## [ABOUT THIS TASK]
Among the entries below, find each line holding "IDLE" and return it.

──────── RECORDS SUPPLIED ────────

==> config.mk <==
export PLATFORM = sky130hd
export DESIGN_NAME = load_store_unit_flat
export DESIGN_NICKNAME = d
export VERILOG_FILES = /design/src/rtl/load_store_unit_if.sv /design/src/rtl/load_store_unit.sv /design/src/flat_wrapper.sv
export SDC_FILE = /design/constraint.sdc
export NUM_CORES = 1
export LEC_CHECK = 0
export CAP_MARGIN = 15
export CORE_AREA = 5 5 177 179
export DETAILED_ROUTE_END_ITERATION = 8
export DIE_AREA = 0 0 182 184
export GPL_TIMING_DRIVEN = 0
export HOLD_SLACK_MARGIN = 0.03
export PLACE_DENSITY = 0.81
export SYNTH_ARGS = -nofsm -noshare
export SYNTH_HDL_FRONTEND = slang
export SYNTH_SLANG_ARGS = --single-unit
==> constraint.sdc <==
create_clock -name clk -period 2.1 [get_ports clk]
set_clock_uncertainty 0.15 [all_clocks]
set_input_delay 0.21 -clock clk [delete_from_list [all_inputs] [get_ports clk]]
set_output_delay 0.21 -clock clk [all_outputs]
set_load 0.02 [all_outputs]
==> src/rtl/load_store_unit_if.sv <==
// Memory-side bus of the load/store unit: one outstanding doubleword access
// held until mem_ack.
interface load_store_unit_if;
    logic        mem_req;
    logic        mem_we;
    logic [63:0] mem_addr;
    logic [63:0] mem_wdata;
    logic [7:0]  mem_be;
    logic        mem_ack;
    logic [63:0] mem_rdata;

    modport master (
        output mem_req, mem_we, mem_addr, mem_wdata, mem_be,
        input  mem_ack, mem_rdata
    );

    modport slave (
        input  mem_req, mem_we, mem_addr, mem_wdata, mem_be,
        output mem_ack, mem_rdata
    );
endinterface

==> src/rtl/load_store_unit.sv <==
// Big-endian load/store unit: decodes one access, drives the memory bus until
// ack or timeout, then writes load results back to the register file.
module load_store_unit #(
    parameter int TIMEOUT = 255
) (
    input  logic                     clk,
    input  logic                     rst_n,
    input  logic                     start,
    input  logic [5:0]               opcode,
    input  logic [63:0]              addr,
    input  logic [63:0]              store_data,
    input  logic [4:0]               dest_reg,
    output logic                     busy,
    load_store_unit_if.master        mem,
    output logic                     wb_valid,
    output logic [4:0]               wb_reg,
    output logic [63:0]              wb_data,
    output logic                     err
);
    localparam int CW = $clog2(TIMEOUT + 1);

    typedef enum logic [1:0] {IDLE, REQ, WB, ERR} state_t;

    // sz is log2 of the access size in bytes
    typedef struct packed {
        logic       legal;
        logic       store;
        logic       sign;
        logic [1:0] sz;
    } op_t;

    function automatic op_t decode(input logic [5:0] op);
        op_t d;
        d = '0;
        case (op)
            6'd34:   d = {1'b1, 1'b0, 1'b0, 2'd0};
            6'd40:   d = {1'b1, 1'b0, 1'b0, 2'd1};
            6'd42:   d = {1'b1, 1'b0, 1'b1, 2'd1};
            6'd32:   d = {1'b1, 1'b0, 1'b0, 2'd2};
            6'd58:   d = {1'b1, 1'b0, 1'b0, 2'd3};
            6'd38:   d = {1'b1, 1'b1, 1'b0, 2'd0};
            6'd44:   d = {1'b1, 1'b1, 1'b0, 2'd1};
            6'd36:   d = {1'b1, 1'b1, 1'b0, 2'd2};
            6'd62:   d = {1'b1, 1'b1, 1'b0, 2'd3};
            default: d = '0;
        endcase
        return d;
    endfunction

    state_t      state, state_nxt;
    logic [CW-1:0] cnt;
    op_t         dec;
    logic        misalign, accept;
    logic [2:0]  shamt;
    logic [7:0]  size_mask;

    logic [63:0] addr_q, wdata_q;
    logic [7:0]  be_q;
    logic        store_q, sign_q;
    logic [1:0]  sz_q;
    logic [2:0]  shamt_q;
    logic [4:0]  dest_q;
    logic [63:0] rshift, load_val;

    always_comb begin
        dec = decode(opcode);
        misalign = 1'b0;
        size_mask = 8'h01;
        case (dec.sz)
            2'd0: begin misalign = 1'b0;        size_mask = 8'h01; end
            2'd1: begin misalign = addr[0];     size_mask = 8'h03; end
            2'd2: begin misalign = |addr[1:0];  size_mask = 8'h0F; end
            default: begin misalign = |addr[2:0]; size_mask = 8'hFF; end
        endcase
        // Lane distance (in bytes) from the LSB of the doubleword to the end of the access
        shamt = 3'(4'd8 - (4'd1 << dec.sz) - {1'b0, addr[2:0]});
        accept = (state == IDLE) && start && dec.legal && !misalign;
    end

    always_ff @(posedge clk or negedge rst_n) begin
        if (!rst_n) begin
            addr_q  <= '0;
            wdata_q <= '0;
            be_q    <= '0;
            store_q <= 1'b0;
            sign_q  <= 1'b0;
            sz_q    <= '0;
            shamt_q <= '0;
            dest_q  <= '0;
        end else if (accept) begin
            addr_q  <= {addr[63:3], 3'b000};
            wdata_q <= store_data << {shamt, 3'b000};
            be_q    <= dec.store ? (size_mask << shamt) : 8'h00;
            store_q <= dec.store;
            sign_q  <= dec.sign;
            sz_q    <= dec.sz;
            shamt_q <= shamt;
            dest_q  <= dest_reg;
        end
    end

    always_comb begin
        rshift = mem.mem_rdata >> {shamt_q, 3'b000};
        case (sz_q)
            2'd0:    load_val = {56'b0, rshift[7:0]};
            2'd1:    load_val = {{48{sign_q & rshift[15]}}, rshift[15:0]};
            2'd2:    load_val = {32'b0, rshift[31:0]};
            default: load_val = rshift;
        endcase
    end

    always_ff @(posedge clk or negedge rst_n) begin
        if (!rst_n) begin
            wb_reg  <= '0;
            wb_data <= '0;
        end else if (state == REQ && mem.mem_ack && !store_q) begin
            wb_reg  <= dest_q;
            wb_data <= load_val;
        end
    end

    always_ff @(posedge clk or negedge rst_n) begin
        if (!rst_n)             cnt <= '0;
        else if (state != REQ)  cnt <= '0;
        else                    cnt <= cnt + 1'b1;
    end

    always_ff @(posedge clk or negedge rst_n) begin
        if (!rst_n) state <= IDLE;
        else        state <= state_nxt;
    end

    always_comb begin
        state_nxt = state;
        case (state)
            IDLE: if (start) state_nxt = (dec.legal && !misalign) ? REQ : ERR;
            REQ: begin
                if (mem.mem_ack)                  state_nxt = store_q ? IDLE : WB;
                else if (cnt == CW'(TIMEOUT - 1)) state_nxt = ERR;
            end
            WB:      state_nxt = IDLE;
            ERR:     state_nxt = IDLE;
            default: state_nxt = IDLE;
        endcase
    end

    assign busy          = (state != IDLE);
    assign wb_valid      = (state == WB);
    assign err           = (state == ERR);
    assign mem.mem_req   = (state == REQ);
    assign mem.mem_we    = (state == REQ) && store_q;
    assign mem.mem_be    = (state == REQ) ? be_q : 8'h00;
    assign mem.mem_addr  = addr_q;
    assign mem.mem_wdata = wdata_q;
endmodule

==> src/flat_wrapper.sv <==
// flat-port wrapper written by rule: the top's interface ports become plain ports
module load_store_unit_flat 
#(
    parameter int TIMEOUT = 255
)
  (clk, rst_n, start, opcode, addr, store_data, dest_reg, busy, wb_valid, wb_reg, wb_data, err, mem_mem_req, mem_mem_we, mem_mem_addr, mem_mem_wdata, mem_mem_be, mem_mem_ack, mem_mem_rdata);
  load_store_unit_if mem_i ();
  input  logic clk;
  input  logic rst_n;
  input  logic start;
  input  logic [5:0] opcode;
  input  logic [63:0] addr;
  input  logic [63:0] store_data;
  input  logic [4:0] dest_reg;
  output logic busy;
  output logic wb_valid;
  output logic [4:0] wb_reg;
  output logic [63:0] wb_data;
  output logic err;
  output wire logic [$bits(mem_i.mem_req)-1:0] mem_mem_req;
  output wire logic [$bits(mem_i.mem_we)-1:0] mem_mem_we;
  output wire logic [$bits(mem_i.mem_addr)-1:0] mem_mem_addr;
  output wire logic [$bits(mem_i.mem_wdata)-1:0] mem_mem_wdata;
  output wire logic [$bits(mem_i.mem_be)-1:0] mem_mem_be;
  input wire logic [$bits(mem_i.mem_ack)-1:0] mem_mem_ack;
  input wire logic [$bits(mem_i.mem_rdata)-1:0] mem_mem_rdata;
  assign mem_mem_req = mem_i.mem_req;
  assign mem_mem_we = mem_i.mem_we;
  assign mem_mem_addr = mem_i.mem_addr;
  assign mem_mem_wdata = mem_i.mem_wdata;
  assign mem_mem_be = mem_i.mem_be;
  assign mem_i.mem_ack = mem_mem_ack;
  assign mem_i.mem_rdata = mem_mem_rdata;
  load_store_unit #(.TIMEOUT(TIMEOUT)) u_core (.clk(clk), .rst_n(rst_n), .start(start), .opcode(opcode), .addr(addr), .store_data(store_data), .dest_reg(dest_reg), .busy(busy), .mem(mem_i), .wb_valid(wb_valid), .wb_reg(wb_reg), .wb_data(wb_data), .err(err));
endmodule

────────

## [EXERCISE SOLUTION]
    typedef enum logic [1:0] {IDLE, REQ, WB, ERR} state_t;
        accept = (state == IDLE) && start && dec.legal && !misalign;
        if (!rst_n) state <= IDLE;
            IDLE: if (start) state_nxt = (dec.legal && !misalign) ? REQ : ERR;
                if (mem.mem_ack)                  state_nxt = store_q ? IDLE : WB;
            WB:      state_nxt = IDLE;
            ERR:     state_nxt = IDLE;
            default: state_nxt = IDLE;
    assign busy          = (state != IDLE);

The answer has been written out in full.